Ich hab offenbar Probleme, mich zu entscheiden, was ich zeigen mag. Erscheint mir meist alles zu belanglos.
Da ich meinen Rechner in Rente schicken musste, habe ich die letzten beiden Wochen auch viele Fotos sortieren müssen. Das hat mich getriggert, mich mal auf einen Ort zu konzentrieren. Der Kotti erschien mir zu "verbraucht", also ist es der Hermannplatz geworden. Ich stelle jetzt jeden Tag ein Foto ein, das dort, oder im näheren Umfeld, entstanden ist. Mal schauen, was dabei rum kommt, oder wie lange ich das durchhalte. Die Bilder sind sicher auch stilistisch sehr unterschiedlich. Keine Ahnung, ob das sinnvoll ist, aber vielleicht eine Möglichkeit sich zu zentrieren. Ausserdem schafft das ja auch einen Anreiz, nun öfter los zu ziehen, und neues Material zu erstellen. Mal sehen, ob das Motivation schafft.Wird auch sicher ein Problem mit dem Zeitmanagement geben, aber mal sehen, Versuch macht Kluch.
Hier mochte ich wohl die Enge. Hatte da ich ein anderes Bild, wo es nur die Autos sind, die sich gegenseitig blockieren. Dies gefiel mir besser, mit den unterschiedlichen Menschen.
Vielen lieben Dank an euch fürs Betrachten, und die Kritik.
Photomann Der 13/08/2021 17:28
:-(..Michael Farnschläder 13/08/2021 14:08
Quengelmengelschnippeltrippelfelixfoto01 13/08/2021 9:37
Sorry, aber das hier ist nicht Dein stärkstes Bild, ich halte es nicht mal für ein starkes Bild:Es knubbelt sich viel in der Mitte, der Fuß rechts lenkt mich eher ab und die Schrift "Miles" und "Karstadt" zieht immer wieder meinen Blick an sich.
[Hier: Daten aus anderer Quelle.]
This design comes from an exercise in tuning for small area on the open sky130 flow, not from production work.
Only simulation tests tie the RTL to the original design; equivalence was not proved.
The flow treats the clock pin as an ideal source. Dropping or thinning the clock tree relies on that and would not hold on a real chip.
No activity file was given, so power comes from the tool's default toggle rates.

==> inputs of 04-02 <==
==> flow/design.v <==
`timescale 1ns/1ps
module top (
  input clk_i,
  input rst_ni,
  input uart_rx_i,
  output uart_tx_o,
  output LED_R,
  output LED_G,
  output LED_B
);
localparam logic [6:0] BT_END  = 7'b0000001;
localparam logic [6:0] BT_BIT  = 7'b0000011;   
localparam logic [6:0] BT_HALF = 7'b0100110;   
function automatic logic [6:0] bt_next(input logic [6:0] x);
  bt_next = {x[5:0], x[6] ^ x[5] ^ x[1] ^ x[0]};
endfunction
logic [2:0] sync;
always_ff @(posedge clk_i or negedge rst_ni) begin
  if (!rst_ni) sync <= 3'b0;
  else         sync <= {sync[1:0], uart_rx_i};
end
localparam logic [1:0] R_IDLE = 2'd0, R_START = 2'd1, R_DATA = 2'd2, R_STOP = 2'd3;
logic [1:0] rstate;
logic [6:0] rcnt;
logic [2:0] rbit;
logic [7:0] rdata;
logic       rzero, offer, wpulse;
assign rzero  = (rcnt == BT_END);
assign offer  = !rstate[1] && (rbit == 3'd6);
assign wpulse = !rstate[1] && (rbit == 3'd7);
always_ff @(posedge clk_i or negedge rst_ni) begin
  if (!rst_ni) begin
    rstate <= R_IDLE;
    rbit   <= 3'd0;
  end else begin
    case (rstate)
      R_IDLE:  if (sync[2:1] == 2'b10) rstate <= R_START;
      R_START: if (rzero) rstate <= (sync[2:1] == 2'b00) ? R_DATA : R_IDLE;
      R_DATA:  if (rzero && rbit == 3'd7) rstate <= R_STOP;
      R_STOP:  if (rzero) rstate <= R_IDLE;
    endcase
    if (rstate == R_STOP) begin
      if (rzero) rbit <= 3'd4;
    end else if (rstate == R_DATA) begin
      if (rzero) rbit <= rbit + 3'd1;
    end else if (rbit != 3'd0) begin
      rbit <= rbit + 3'd1;
    end
  end
end
always_ff @(posedge clk_i) begin
  if (rstate == R_IDLE) rcnt <= BT_HALF;
  else                  rcnt <= bt_next(rcnt);
  if (rstate == R_DATA && rzero) rdata <= {sync[2], rdata[7:1]};
end
logic [2:0] led;
always_ff @(posedge clk_i or negedge rst_ni) begin
  if (!rst_ni)    led <= 3'b0;
  else if (offer) led <= rdata[2:0];
end
assign LED_R = led[2];
assign LED_G = led[1];
assign LED_B = led[0];
logic [7:0] ring [0:15];
logic [3:0] wdist, rdist;
logic same, lastw, full, empty, commit, load, ins, wvalid, tstart;
assign same   = (wdist == rdist);
assign full   = same && lastw;
assign empty  = same && !lastw;
assign commit = wpulse && !full;
assign ins    = wvalid && (wdist == 4'd1) && !(lastw && tstart);
always_ff @(posedge clk_i) begin
  ring[0] <= ins ? rdata : ring[15];
  for (int i = 1; i < 16; i++) ring[i] <= ring[i-1];
end
always_ff @(posedge clk_i or negedge rst_ni) begin
  if (!rst_ni) begin
    wdist  <= 4'd0;
    rdist  <= 4'd0;
    lastw  <= 1'b0;
    wvalid <= 1'b0;
  end else begin
    if (commit) wvalid <= 1'b1;
    else if (rstate == R_DATA && rzero) wvalid <= 1'b0;
    if (commit)    lastw <= 1'b1;
    else if (load) lastw <= 1'b0;
    if (!commit) wdist <= wdist - 4'd1;
    if (!load)   rdist <= rdist - 4'd1;
  end
end
logic tbusy, tready;
logic [9:0] tsr;
logic [6:0] tcnt;
logic tzero, tlast;
assign tzero = (tcnt == BT_END);
assign tlast = (tsr[9:1] == 9'd0);
assign load  = tready && !tbusy;
always_ff @(posedge clk_i) begin
  if (tbusy && tzero)                tsr[9:1] <= {1'b0, tsr[9:2]};
  else if (tstart && rdist == 4'd1)  tsr[9:1] <= {1'b1, ring[15]};
  if (!tbusy) tcnt <= BT_BIT;
  else        tcnt <= bt_next(tcnt);
end
always_ff @(posedge clk_i or negedge rst_ni) begin
  if (!rst_ni) begin
    tbusy  <= 1'b0;
    tstart <= 1'b0;
    tready <= 1'b0;
    tsr[0] <= 1'b1;
  end else begin
    tready <= !empty && !tbusy;
    if (!tbusy) begin
      if (load) begin
        tbusy  <= 1'b1;
        tstart <= 1'b1;
        tsr[0] <= 1'b0;
      end
    end else if (tzero) begin
      tstart <= 1'b0;
      if (tlast) tbusy  <= 1'b0;
      else       tsr[0] <= tsr[1];
    end
  end
end
assign uart_tx_o = tsr[0];
endmodule
==> flow/flow/run.sh <==
#!/bin/bash
# Standard ORFS layout, except that the clock tree is a small hand-built one
# (flow/clock_tree.tcl) instead of TritonCTS's.
set -e
here=$(pwd)
cp -r "$FLOW_HOME/scripts" "$here/scripts"
python3 - "$here/scripts/cts.tcl" "$here/flow/clock_tree.tcl" <<'PY'
import sys
p, tree = sys.argv[1], sys.argv[2]
s = open(p).read()
old = "log_cmd clock_tree_synthesis {*}$cts_args"
assert old in s
s = s.replace(old, "source " + tree)
open(p, "w").write(s)
PY
export CT_LEAVES=10 CT_ROOT_CELL=sky130_fd_sc_hd__clkbuf_16
bash standard.sh SCRIPTS_DIR="$here/scripts" finish > standard.log 2>&1
==> flow/flow/clock_tree.tcl <==
# Small clock tree in place of TritonCTS: one root buffer next to the clock
# port driving a few leaf buffers, each at the centre of a k-means cluster of
# the flip-flops it clocks.
proc my_clock_tree {} {
  set nleaf [expr {[info exists ::env(CT_LEAVES)] ? $::env(CT_LEAVES) : 4}]
  set leafcell [expr {[info exists ::env(CT_LEAF_CELL)] ? $::env(CT_LEAF_CELL) : "sky130_fd_sc_hd__clkbuf_8"}]
  set rootcell [expr {[info exists ::env(CT_ROOT_CELL)] ? $::env(CT_ROOT_CELL) : "sky130_fd_sc_hd__clkbuf_8"}]
  set db [ord::get_db]
  set block [ord::get_db_block]
  set clk [$block findNet clk_i]
  set sinks {}
  foreach it [$clk getITerms] {
    set bb [[$it getInst] getBBox]
    lappend sinks [list $it [expr {([$bb xMin] + [$bb xMax]) / 2.0}] [expr {([$bb yMin] + [$bb yMax]) / 2.0}]]
  }
  set n [llength $sinks]
  puts "my_clock_tree: $n sinks, $nleaf leaves"
  # k-means, seeded along the x order
  set sorted [lsort -real -index 1 $sinks]
  set cx {}; set cy {}
  for {set k 0} {$k < $nleaf} {incr k} {
    set s [lindex $sorted [expr {int(($k + 0.5) * $n / $nleaf)}]]
    lappend cx [lindex $s 1]; lappend cy [lindex $s 2]
  }
  for {set iter 0} {$iter < 30} {incr iter} {
    set sx [lrepeat $nleaf 0.0]; set sy [lrepeat $nleaf 0.0]; set sn [lrepeat $nleaf 0]
    set assign {}
    foreach s $sinks {
      set best 0; set bd 1e30
      for {set k 0} {$k < $nleaf} {incr k} {
        set d [expr {abs([lindex $s 1] - [lindex $cx $k]) + abs([lindex $s 2] - [lindex $cy $k])}]
        if {$d < $bd} { set bd $d; set best $k }
      }
      lappend assign $best
      lset sx $best [expr {[lindex $sx $best] + [lindex $s 1]}]
      lset sy $best [expr {[lindex $sy $best] + [lindex $s 2]}]
      lset sn $best [expr {[lindex $sn $best] + 1}]
    }
    for {set k 0} {$k < $nleaf} {incr k} {
      if {[lindex $sn $k] > 0} {
        lset cx $k [expr {[lindex $sx $k] / [lindex $sn $k]}]
        lset cy $k [expr {[lindex $sy $k] / [lindex $sn $k]}]
      }
    }
  }
  # root buffer at the centroid of the leaves
  set rx 0.0; set ry 0.0
  for {set k 0} {$k < $nleaf} {incr k} { set rx [expr {$rx + [lindex $cx $k]}]; set ry [expr {$ry + [lindex $cy $k]}] }
  set rx [expr {int($rx / $nleaf)}]; set ry [expr {int($ry / $nleaf)}]
  set root [odb::dbInst_create $block [$db findMaster $rootcell] clkbuf_root]
  set rnet [odb::dbNet_create $block clknet_root]
  $rnet setSigType CLOCK
  [$root findITerm A] connect $clk
  [$root findITerm X] connect $rnet
  $root setLocation $rx $ry
  $root setPlacementStatus PLACED
  set leaves {}
  for {set k 0} {$k < $nleaf} {incr k} {
    set inst [odb::dbInst_create $block [$db findMaster $leafcell] clkbuf_leaf_$k]
    set net [odb::dbNet_create $block clknet_leaf_$k]
    $net setSigType CLOCK
    [$inst findITerm A] connect $rnet
    [$inst findITerm X] connect $net
    $inst setLocation [expr {int([lindex $cx $k])}] [expr {int([lindex $cy $k])}]
    $inst setPlacementStatus PLACED
    lappend leaves $net
  }
  foreach s $sinks a $assign {
    set it [lindex $s 0]
    $it disconnect
    $it connect [lindex $leaves $a]
  }
  puts "my_clock_tree: cluster sizes [lrepeat 1 $sn]"
  set_propagated_clock [all_clocks]
}
my_clock_tree
==> flow/standard.sh <==
#!/bin/bash
# synth_recipe.tcl (not shown) runs the flow's synth.tcl, then flattens the netlist and writes it again
# the make line also repeats each setting of config.mk as NAME=value (left out here)
make -C /OpenROAD-flow-scripts/flow DESIGN_CONFIG=/design/flow/config.mk WORK_HOME=/design/flow/orfs CLKGATE_MAP_FILE= SYNTH_SCRIPT=/design/flow/synth_recipe.tcl "${@:-finish}"
==> flow/config.mk <==
export PLATFORM = sky130hd
export DESIGN_NAME = top
export DESIGN_NICKNAME = top
export VERILOG_FILES = /design/flow/design.v
export SDC_FILE = /design/flow/constraint.sdc
export NUM_CORES = 4
export LEC_CHECK = 0
export ABC_AREA = 1
export CAP_MARGIN = 20
export CORE_MARGIN = 2
export CORE_UTILIZATION = 70
export SLEW_MARGIN = 20
==> flow/constraint.sdc <==
create_clock -name core_clock -period 10.0 [get_ports {clk_i}]
set_input_delay 2.0000 -clock core_clock [delete_from_list [all_inputs] [get_ports {clk_i}]]
set_output_delay 2.0000 -clock core_clock [all_outputs]
set_load 0.01 [all_outputs]
==> inputs of 07-04, as changes to 04-02 <==
--- a/flow/flow/run.sh
+++ b/flow/flow/run.sh
@@ -14,4 +14,4 @@
 open(p, "w").write(s)
 PY
-export CT_LEAVES=10 CT_ROOT_CELL=sky130_fd_sc_hd__clkbuf_16
+export CT_LEAVES=10 BUFFER_PORTS_ARGS="-buffer_cell sky130_fd_sc_hd__buf_1"
 bash standard.sh SCRIPTS_DIR="$here/scripts" finish > standard.log 2>&1
==> flow/flow/clock_tree.tcl (replaced) <==
# Small clock tree in place of TritonCTS: one root buffer driving a few leaf
# buffers, each at the centre of a group of flip-flops. The groups come from
# recursive bisection of the flip-flop positions, so they are of equal size.
proc my_ct_split {sinks k} {
  if {$k <= 1} { return [list $sinks] }
  set xs {}; set ys {}
  foreach s $sinks { lappend xs [lindex $s 1]; lappend ys [lindex $s 2] }
  set xs [lsort -real $xs]; set ys [lsort -real $ys]
  set dx [expr {[lindex $xs end] - [lindex $xs 0]}]
  set dy [expr {[lindex $ys end] - [lindex $ys 0]}]
  set idx [expr {$dx >= $dy ? 1 : 2}]
  set sorted [lsort -real -index $idx $sinks]
  set k1 [expr {$k / 2}]
  set n1 [expr {int(round([llength $sinks] * double($k1) / $k))}]
  return [concat [my_ct_split [lrange $sorted 0 [expr {$n1 - 1}]] $k1] \
                 [my_ct_split [lrange $sorted $n1 end] [expr {$k - $k1}]]]
}
proc my_clock_tree {} {
  set nleaf [expr {[info exists ::env(CT_LEAVES)] ? $::env(CT_LEAVES) : 8}]
  set leafcell [expr {[info exists ::env(CT_LEAF_CELL)] ? $::env(CT_LEAF_CELL) : "sky130_fd_sc_hd__clkbuf_8"}]
  set rootcell [expr {[info exists ::env(CT_ROOT_CELL)] ? $::env(CT_ROOT_CELL) : "sky130_fd_sc_hd__clkbuf_16"}]
  set db [ord::get_db]
  set block [ord::get_db_block]
  set clk [$block findNet clk_i]
  set sinks {}
  foreach it [$clk getITerms] {
    set bb [[$it getInst] getBBox]
    lappend sinks [list $it [expr {([$bb xMin] + [$bb xMax]) / 2.0}] [expr {([$bb yMin] + [$bb yMax]) / 2.0}]]
  }
  puts "my_clock_tree: [llength $sinks] sinks, $nleaf leaves"
  set groups [my_ct_split $sinks $nleaf]
  set root [odb::dbInst_create $block [$db findMaster $rootcell] clkbuf_root]
  set rnet [odb::dbNet_create $block clknet_root]
  $rnet setSigType CLOCK
  [$root findITerm A] connect $clk
  [$root findITerm X] connect $rnet
  set rx 0.0; set ry 0.0
  set k 0
  foreach g $groups {
    set sx 0.0; set sy 0.0
    foreach s $g { set sx [expr {$sx + [lindex $s 1]}]; set sy [expr {$sy + [lindex $s 2]}] }
    set cx [expr {$sx / [llength $g]}]; set cy [expr {$sy / [llength $g]}]
    set rx [expr {$rx + $cx}]; set ry [expr {$ry + $cy}]
    set inst [odb::dbInst_create $block [$db findMaster $leafcell] clkbuf_leaf_$k]
    set net [odb::dbNet_create $block clknet_leaf_$k]
    $net setSigType CLOCK
    [$inst findITerm A] connect $rnet
    [$inst findITerm X] connect $net
    $inst setLocation [expr {int($cx)}] [expr {int($cy)}]
    $inst setPlacementStatus PLACED
    foreach s $g {
      set it [lindex $s 0]
      $it disconnect
      $it connect $net
    }
    puts "my_clock_tree: leaf $k drives [llength $g] sinks"
    incr k
  }
  $root setLocation [expr {int($rx / $k)}] [expr {int($ry / $k)}]
  $root setPlacementStatus PLACED
  set_propagated_clock [all_clocks]
}
my_clock_tree
==> inputs of 02-18, as changes to 04-02 <==
--- a/flow/design.v
+++ b/flow/design.v
@@ -15,9 +15,11 @@
   bt_next = {x[5:0], x[6] ^ x[5] ^ x[1] ^ x[0]};
 endfunction
-logic [2:0] sync;
+logic rxd;
 always_ff @(posedge clk_i or negedge rst_ni) begin
-  if (!rst_ni) sync <= 3'b0;
-  else         sync <= {sync[1:0], uart_rx_i};
+  if (!rst_ni) rxd <= 1'b0;
+  else         rxd <= uart_rx_i;
 end
+logic [1:0] line;
+assign line = {rxd, uart_rx_i};
 localparam logic [1:0] R_IDLE = 2'd0, R_START = 2'd1, R_DATA = 2'd2, R_STOP = 2'd3;
 logic [1:0] rstate;
@@ -35,11 +37,11 @@
   end else begin
     case (rstate)
-      R_IDLE:  if (sync[2:1] == 2'b10) rstate <= R_START;
-      R_START: if (rzero) rstate <= (sync[2:1] == 2'b00) ? R_DATA : R_IDLE;
+      R_IDLE:  if (line == 2'b10) rstate <= R_START;
+      R_START: if (rzero) rstate <= (line == 2'b00) ? R_DATA : R_IDLE;
       R_DATA:  if (rzero && rbit == 3'd7) rstate <= R_STOP;
       R_STOP:  if (rzero) rstate <= R_IDLE;
     endcase
     if (rstate == R_STOP) begin
-      if (rzero) rbit <= 3'd4;
+      if (rzero) rbit <= 3'd2;
     end else if (rstate == R_DATA) begin
       if (rzero) rbit <= rbit + 3'd1;
@@ -52,5 +54,5 @@
   if (rstate == R_IDLE) rcnt <= BT_HALF;
   else                  rcnt <= bt_next(rcnt);
-  if (rstate == R_DATA && rzero) rdata <= {sync[2], rdata[7:1]};
+  if (rstate == R_DATA && rzero) rdata <= {rxd, rdata[7:1]};
 end
 logic [2:0] led;
--- a/flow/flow/run.sh
+++ b/flow/flow/run.sh
@@ -14,4 +14,4 @@
 open(p, "w").write(s)
 PY
-export CT_LEAVES=10 CT_ROOT_CELL=sky130_fd_sc_hd__clkbuf_16
+export CT_LEAVES=9 BUFFER_PORTS_ARGS="-buffer_cell sky130_fd_sc_hd__buf_1"
 bash standard.sh SCRIPTS_DIR="$here/scripts" finish > standard.log 2>&1
==> flow/flow/clock_tree.tcl (replaced) <==
# Small clock tree in place of TritonCTS: one root buffer driving a few leaf
# buffers, each at the centre of a group of flip-flops. The groups come from
# recursive bisection of the flip-flop positions, so they are of equal size.
proc my_ct_split {sinks k} {
  if {$k <= 1} { return [list $sinks] }
  set xs {}; set ys {}
  foreach s $sinks { lappend xs [lindex $s 1]; lappend ys [lindex $s 2] }
  set xs [lsort -real $xs]; set ys [lsort -real $ys]
  set dx [expr {[lindex $xs end] - [lindex $xs 0]}]
  set dy [expr {[lindex $ys end] - [lindex $ys 0]}]
  set idx [expr {$dx >= $dy ? 1 : 2}]
  set sorted [lsort -real -index $idx $sinks]
  set k1 [expr {$k / 2}]
  set n1 [expr {int(round([llength $sinks] * double($k1) / $k))}]
  return [concat [my_ct_split [lrange $sorted 0 [expr {$n1 - 1}]] $k1] \
                 [my_ct_split [lrange $sorted $n1 end] [expr {$k - $k1}]]]
}
proc my_clock_tree {} {
  set nleaf [expr {[info exists ::env(CT_LEAVES)] ? $::env(CT_LEAVES) : 8}]
  set leafcell [expr {[info exists ::env(CT_LEAF_CELL)] ? $::env(CT_LEAF_CELL) : "sky130_fd_sc_hd__clkbuf_8"}]
  set rootcell [expr {[info exists ::env(CT_ROOT_CELL)] ? $::env(CT_ROOT_CELL) : "sky130_fd_sc_hd__clkbuf_16"}]
  set db [ord::get_db]
  set block [ord::get_db_block]
  set clk [$block findNet clk_i]
  set sinks {}
  foreach it [$clk getITerms] {
    set bb [[$it getInst] getBBox]
    lappend sinks [list $it [expr {([$bb xMin] + [$bb xMax]) / 2.0}] [expr {([$bb yMin] + [$bb yMax]) / 2.0}]]
  }
  puts "my_clock_tree: [llength $sinks] sinks, $nleaf leaves"
  set groups [my_ct_split $sinks $nleaf]
  set root [odb::dbInst_create $block [$db findMaster $rootcell] clkbuf_root]
  set rnet [odb::dbNet_create $block clknet_root]
  $rnet setSigType CLOCK
  [$root findITerm A] connect $clk
  [$root findITerm X] connect $rnet
  set rx 0.0; set ry 0.0
  set k 0
  foreach g $groups {
    set sx 0.0; set sy 0.0
    foreach s $g { set sx [expr {$sx + [lindex $s 1]}]; set sy [expr {$sy + [lindex $s 2]}] }
    set cx [expr {$sx / [llength $g]}]; set cy [expr {$sy / [llength $g]}]
    set rx [expr {$rx + $cx}]; set ry [expr {$ry + $cy}]
    set inst [odb::dbInst_create $block [$db findMaster $leafcell] clkbuf_leaf_$k]
    set net [odb::dbNet_create $block clknet_leaf_$k]
    $net setSigType CLOCK
    [$inst findITerm A] connect $rnet
    [$inst findITerm X] connect $net
    $inst setLocation [expr {int($cx)}] [expr {int($cy)}]
    $inst setPlacementStatus PLACED
    foreach s $g {
      set it [lindex $s 0]
      $it disconnect
      $it connect $net
    }
    puts "my_clock_tree: leaf $k drives [llength $g] sinks"
    incr k
  }
  $root setLocation [expr {int($rx / $k)}] [expr {int($ry / $k)}]
  $root setPlacementStatus PLACED
  set_propagated_clock [all_clocks]
}
my_clock_tree
==> comparison table <==
metric	07-04	04-02	02-18
Result of the run	finished clean	finished clean	finished clean
Final sequential cell count	184	184	182
Met2 Track Usage GR	0.3003	0.2660	0.2809
Highest ir drop seen on vdd	0.2129 mV	0.1954 mV	0.1412 mV
Clock network power consumption	0.303 mW	0.298 mW	0.292 mW
Fraction of standard cell area in multi-input logic	0.1714	0.1702	0.1754
Layer with the highest usage	met2	met1	met2
Multiplexer share of the synthesized area	0.01106	0.01106	0.01114
# placed instances	503	503	500
Largest net degree at the start of global routing	26	26	24
Static leakage	2.398 nW	2.413 nW	2.375 nW
Inverters	42	42	43
Non-Filler Cell Area, Final	5373 µm²	5410 µm²	5321 µm²
Min Hold Slack	328.5 ps	308.1 ps	333.9 ps
Logic depth of the worst register-to-register path	6	4	4
Total vias in the final route	2446	2449	2408
No run of this note takes its clock network from TritonCTS; it comes from the design's own scripts or RTL.

[separate check: timing with driven ports]
No port has a modelled driver above. Below, the same layouts with a new extraction and two added sets of constraints. Step 1: set_driving_cell puts a clkbuf_16 on clk_i and a buf_2 on each other input, an assumption about the parent block. Step 2 moves the port delays by t, midway between the first and last clock arrival at a register: inputs arrive t later, outputs are due t later. That takes back most of the time a late clock gives input paths. Three values: no drivers, after step 1, after step 2; two values: the first two.
| run | t (ns) | setup slack, ns | worst hold slack (ns) | worst setup path at the end | worst data-port slew with drivers (ns) |
|---|---|---|---|---|---|
| 04-02 | 0.378 | 6.587 / 6.553 / 6.931 | 0.308 / 0.308 / 0.308 | register to output | 0.03 |
| 07-04 | 0.382 | 6.959 / 6.926 / 7.308 | 0.329 / 0.329 / 0.329 | register to output | 0.03 |
| 02-18 | 0.381 | 6.953 / 6.919 / 7.300 | 0.334 / 0.334 / 0.334 | register to output | 0.03 |
After both steps setup and hold are still met in every run listed.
Du kannst es besser.
oilhillpitter 13/08/2021 7:48
Starkes Street.VG Pitter
ShivaK 13/08/2021 7:06
Das ist für meinen Blick Street 2021 vom Feinsten ... die Auswahl der Figuren, ihre Beziehungslosigkeit zueinander (selbst bei den Kindern im Wagen), das Unerwartete (der Blumenstrauß in der Hand des Herrn im Jogginganzug, der Anzugträger mittendrin), dazu die Enge und das Verkehrschaos ... auf den Punkt (noch mit der hetzenden Gestalt rechts). Das darf ich mir entführen.